> _What you will do_
Search the entries below for "default" and copy each matching line.

> _Data records_

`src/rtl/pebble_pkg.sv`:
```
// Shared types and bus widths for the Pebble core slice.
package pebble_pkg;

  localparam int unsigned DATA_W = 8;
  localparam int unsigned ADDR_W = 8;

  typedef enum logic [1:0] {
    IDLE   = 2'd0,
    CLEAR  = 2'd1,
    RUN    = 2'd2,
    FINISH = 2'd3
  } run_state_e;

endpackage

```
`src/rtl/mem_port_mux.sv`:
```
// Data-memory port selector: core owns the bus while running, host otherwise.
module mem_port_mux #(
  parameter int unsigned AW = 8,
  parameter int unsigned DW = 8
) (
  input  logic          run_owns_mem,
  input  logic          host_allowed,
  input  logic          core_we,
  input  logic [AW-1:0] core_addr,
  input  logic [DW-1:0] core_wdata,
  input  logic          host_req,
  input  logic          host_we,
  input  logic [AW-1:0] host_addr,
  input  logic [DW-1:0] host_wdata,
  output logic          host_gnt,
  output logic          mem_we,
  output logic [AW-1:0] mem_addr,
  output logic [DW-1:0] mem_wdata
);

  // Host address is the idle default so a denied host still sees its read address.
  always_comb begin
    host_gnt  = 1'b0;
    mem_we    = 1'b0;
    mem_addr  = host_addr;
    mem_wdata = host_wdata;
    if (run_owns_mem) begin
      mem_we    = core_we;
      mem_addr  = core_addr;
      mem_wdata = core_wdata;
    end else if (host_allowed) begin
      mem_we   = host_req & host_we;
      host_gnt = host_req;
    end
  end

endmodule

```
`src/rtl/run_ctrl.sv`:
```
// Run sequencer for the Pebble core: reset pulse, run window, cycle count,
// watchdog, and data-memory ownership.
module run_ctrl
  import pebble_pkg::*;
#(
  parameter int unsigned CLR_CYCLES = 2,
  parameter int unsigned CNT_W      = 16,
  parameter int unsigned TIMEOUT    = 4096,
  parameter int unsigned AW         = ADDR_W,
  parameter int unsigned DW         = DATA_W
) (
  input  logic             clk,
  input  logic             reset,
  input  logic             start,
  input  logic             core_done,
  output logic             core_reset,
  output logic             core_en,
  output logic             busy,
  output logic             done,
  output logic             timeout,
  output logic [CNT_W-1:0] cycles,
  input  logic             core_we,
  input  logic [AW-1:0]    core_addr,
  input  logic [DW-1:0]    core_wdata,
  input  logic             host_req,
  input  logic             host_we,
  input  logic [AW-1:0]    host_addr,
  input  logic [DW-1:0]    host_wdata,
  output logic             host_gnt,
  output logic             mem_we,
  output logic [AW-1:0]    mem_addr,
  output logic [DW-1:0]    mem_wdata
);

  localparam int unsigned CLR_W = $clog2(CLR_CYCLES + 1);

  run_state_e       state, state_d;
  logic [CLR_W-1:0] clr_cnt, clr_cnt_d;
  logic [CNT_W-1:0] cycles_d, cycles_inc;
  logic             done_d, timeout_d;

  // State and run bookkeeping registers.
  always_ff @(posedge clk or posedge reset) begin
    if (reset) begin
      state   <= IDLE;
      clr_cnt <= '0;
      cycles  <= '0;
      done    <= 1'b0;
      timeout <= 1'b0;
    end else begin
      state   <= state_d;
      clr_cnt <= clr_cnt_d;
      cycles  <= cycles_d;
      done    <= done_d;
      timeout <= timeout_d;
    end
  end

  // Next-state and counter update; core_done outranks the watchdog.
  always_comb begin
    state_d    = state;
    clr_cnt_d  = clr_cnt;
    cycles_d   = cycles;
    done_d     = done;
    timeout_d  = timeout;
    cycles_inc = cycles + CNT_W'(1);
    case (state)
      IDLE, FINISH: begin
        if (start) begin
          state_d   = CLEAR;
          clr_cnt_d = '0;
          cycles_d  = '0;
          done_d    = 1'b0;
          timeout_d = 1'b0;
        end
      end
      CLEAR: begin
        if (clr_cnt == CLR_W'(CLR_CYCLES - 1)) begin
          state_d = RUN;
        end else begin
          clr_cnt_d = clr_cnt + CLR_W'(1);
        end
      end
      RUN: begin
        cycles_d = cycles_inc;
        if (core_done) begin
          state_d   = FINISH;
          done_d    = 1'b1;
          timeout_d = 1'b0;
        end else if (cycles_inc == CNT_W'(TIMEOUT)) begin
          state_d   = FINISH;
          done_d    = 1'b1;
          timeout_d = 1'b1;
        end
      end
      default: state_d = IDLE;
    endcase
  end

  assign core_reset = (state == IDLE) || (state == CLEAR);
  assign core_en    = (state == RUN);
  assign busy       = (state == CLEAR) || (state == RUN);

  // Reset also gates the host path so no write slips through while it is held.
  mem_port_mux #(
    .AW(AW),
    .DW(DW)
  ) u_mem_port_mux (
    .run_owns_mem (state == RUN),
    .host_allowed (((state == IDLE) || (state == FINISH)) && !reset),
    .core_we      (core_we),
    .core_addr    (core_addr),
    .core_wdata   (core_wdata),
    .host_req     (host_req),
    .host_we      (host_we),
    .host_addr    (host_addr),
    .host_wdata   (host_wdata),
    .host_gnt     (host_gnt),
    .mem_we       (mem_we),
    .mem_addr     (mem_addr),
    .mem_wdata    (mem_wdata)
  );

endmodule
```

> _Solution for this problem_
  // Host address is the idle default so a denied host still sees its read address.
      default: state_d = IDLE;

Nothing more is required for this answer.